Test-retest reliability was assessed by postal surveys administered 2 weeks apart. The interclass correlation coefficient was 0.95, indicating excellent reliability. Internal consistency using Person-separation reliability 0.91–0.92.
Items were derived from patient interviews and were largely phrased in the patients’ own words to maximize content validity. Construct validity was demonstrated through examining the relationship between the L-QoL and other measures of disease activity and severity; those with higher perceived disease activity (rated as perceived current disease flare yes/no), higher perceived disease severity (rated on a scale mild/moderate/quite severe), and fair/poor ratings of their general health, had statistically significantly L-QoL scores. Individuals who were unemployed also had lower L-QoL scores, and this reached statistical significance in the second postal sample (but not in the first). In addition, moderate correlations were observed between the L-QoL and Nottingham Health Profile scores (between 0.48 and 0.80).
A Rasch analysis was performed to determine unidimensionality of the scale. This method builds a hypothetical line along which items are located. Items falling close to this line contribute to the single dimension being examined, while those that fall far from the line are discarded since these items indicate construct-irrelevant variance. The fit of the final 25-item L-QoL to the Rasch model was good (overall item fit was −0.124 (SD 0.82) and overall person fit was −0.701 (SD 0.66). The items showed invariance of the scale across the trait.

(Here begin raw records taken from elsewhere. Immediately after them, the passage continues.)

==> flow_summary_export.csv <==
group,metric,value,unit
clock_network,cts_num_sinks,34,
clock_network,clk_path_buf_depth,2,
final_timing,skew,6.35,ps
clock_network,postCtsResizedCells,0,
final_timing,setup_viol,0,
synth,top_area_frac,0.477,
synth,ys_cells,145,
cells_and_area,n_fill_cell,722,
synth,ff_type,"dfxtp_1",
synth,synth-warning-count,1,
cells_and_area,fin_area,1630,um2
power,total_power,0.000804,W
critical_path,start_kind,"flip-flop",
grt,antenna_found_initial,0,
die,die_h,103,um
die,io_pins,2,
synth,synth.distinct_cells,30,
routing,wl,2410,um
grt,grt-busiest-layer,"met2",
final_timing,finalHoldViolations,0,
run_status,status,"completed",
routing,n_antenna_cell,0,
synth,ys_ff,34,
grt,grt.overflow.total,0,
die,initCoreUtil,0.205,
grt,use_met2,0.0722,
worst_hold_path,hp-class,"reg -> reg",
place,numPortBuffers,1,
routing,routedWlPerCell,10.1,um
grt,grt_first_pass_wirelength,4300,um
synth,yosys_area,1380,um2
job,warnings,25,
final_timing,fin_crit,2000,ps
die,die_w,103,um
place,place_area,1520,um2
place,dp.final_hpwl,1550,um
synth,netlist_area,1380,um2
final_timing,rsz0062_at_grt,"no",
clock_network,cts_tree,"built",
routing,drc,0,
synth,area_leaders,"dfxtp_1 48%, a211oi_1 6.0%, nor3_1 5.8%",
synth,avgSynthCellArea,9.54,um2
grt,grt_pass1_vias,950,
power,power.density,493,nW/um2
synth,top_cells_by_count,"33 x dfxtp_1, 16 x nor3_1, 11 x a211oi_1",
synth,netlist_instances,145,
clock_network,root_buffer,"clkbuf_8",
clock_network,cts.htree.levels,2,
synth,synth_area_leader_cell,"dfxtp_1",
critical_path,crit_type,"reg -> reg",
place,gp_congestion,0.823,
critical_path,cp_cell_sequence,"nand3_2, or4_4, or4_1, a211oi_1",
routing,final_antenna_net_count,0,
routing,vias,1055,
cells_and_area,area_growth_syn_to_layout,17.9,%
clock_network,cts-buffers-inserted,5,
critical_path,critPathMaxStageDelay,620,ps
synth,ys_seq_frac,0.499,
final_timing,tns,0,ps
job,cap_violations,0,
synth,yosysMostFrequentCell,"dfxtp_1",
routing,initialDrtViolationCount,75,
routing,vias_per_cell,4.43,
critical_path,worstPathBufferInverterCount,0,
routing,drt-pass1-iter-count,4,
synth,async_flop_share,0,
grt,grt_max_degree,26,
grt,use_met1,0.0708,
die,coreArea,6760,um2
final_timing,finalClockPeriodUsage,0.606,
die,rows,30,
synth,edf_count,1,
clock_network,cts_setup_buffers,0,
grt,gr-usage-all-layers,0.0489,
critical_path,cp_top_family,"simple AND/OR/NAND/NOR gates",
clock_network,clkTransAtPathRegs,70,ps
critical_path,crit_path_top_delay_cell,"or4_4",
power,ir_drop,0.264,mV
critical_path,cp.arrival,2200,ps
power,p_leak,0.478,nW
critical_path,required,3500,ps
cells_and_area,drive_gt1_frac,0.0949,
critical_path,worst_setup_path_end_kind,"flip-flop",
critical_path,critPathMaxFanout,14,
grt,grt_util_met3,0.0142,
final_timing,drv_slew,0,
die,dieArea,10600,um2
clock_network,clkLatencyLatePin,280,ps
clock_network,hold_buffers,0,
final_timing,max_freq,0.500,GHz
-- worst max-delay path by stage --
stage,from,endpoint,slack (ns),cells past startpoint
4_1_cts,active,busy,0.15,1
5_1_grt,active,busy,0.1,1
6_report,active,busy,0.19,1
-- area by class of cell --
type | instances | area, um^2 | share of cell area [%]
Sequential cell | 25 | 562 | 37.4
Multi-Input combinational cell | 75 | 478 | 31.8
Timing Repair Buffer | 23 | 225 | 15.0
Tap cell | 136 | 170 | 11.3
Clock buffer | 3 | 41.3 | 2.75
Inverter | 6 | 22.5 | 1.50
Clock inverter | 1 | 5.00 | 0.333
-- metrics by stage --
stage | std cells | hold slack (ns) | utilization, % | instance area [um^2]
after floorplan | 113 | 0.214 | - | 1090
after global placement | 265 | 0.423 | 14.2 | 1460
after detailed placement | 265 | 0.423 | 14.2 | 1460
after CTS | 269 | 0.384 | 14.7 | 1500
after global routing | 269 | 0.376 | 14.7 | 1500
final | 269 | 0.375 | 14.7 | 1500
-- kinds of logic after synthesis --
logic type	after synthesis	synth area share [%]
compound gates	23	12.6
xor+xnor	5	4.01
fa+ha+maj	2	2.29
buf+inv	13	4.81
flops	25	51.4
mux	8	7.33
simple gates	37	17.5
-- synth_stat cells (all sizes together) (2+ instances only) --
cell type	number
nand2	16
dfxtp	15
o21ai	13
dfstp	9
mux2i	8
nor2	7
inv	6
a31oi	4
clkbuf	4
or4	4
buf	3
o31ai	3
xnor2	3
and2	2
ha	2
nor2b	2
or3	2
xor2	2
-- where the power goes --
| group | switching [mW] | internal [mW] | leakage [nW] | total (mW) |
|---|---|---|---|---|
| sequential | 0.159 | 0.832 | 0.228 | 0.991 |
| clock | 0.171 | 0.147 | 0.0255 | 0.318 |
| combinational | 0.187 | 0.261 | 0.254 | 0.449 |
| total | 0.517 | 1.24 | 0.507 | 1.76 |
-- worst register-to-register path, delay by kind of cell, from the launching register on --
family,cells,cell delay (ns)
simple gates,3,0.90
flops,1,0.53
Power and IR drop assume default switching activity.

Unlike many instruments that measure HRQoL using multi-dimensional constructs that yield a profile of scores, the L-QoL provides a single unidimensional score and is based on the needs-based model of QoL. Although testing in the original development and validation study show good reliability and validity, additional testing is required to confirm these initial findings. In particular, the original validation study examined construct validity in relation to a self-report measure of disease activity (flare) and a non-validated self-reported measure of disease severity. Administration of the instrument to a clinical cohort wherein physician-assessed measures of both disease activity and damage are available will yield further insight into both construct validity and also discriminant validity, or the independence of the L-QoL from other disease assessments in SLE. In addition, information on responsiveness is not available and will be needed to assess whether the measure might be applied to treatment studies of SLE. Finally, validation of the instrument in other populations, including patients with more severe disease phenotypes, will be useful.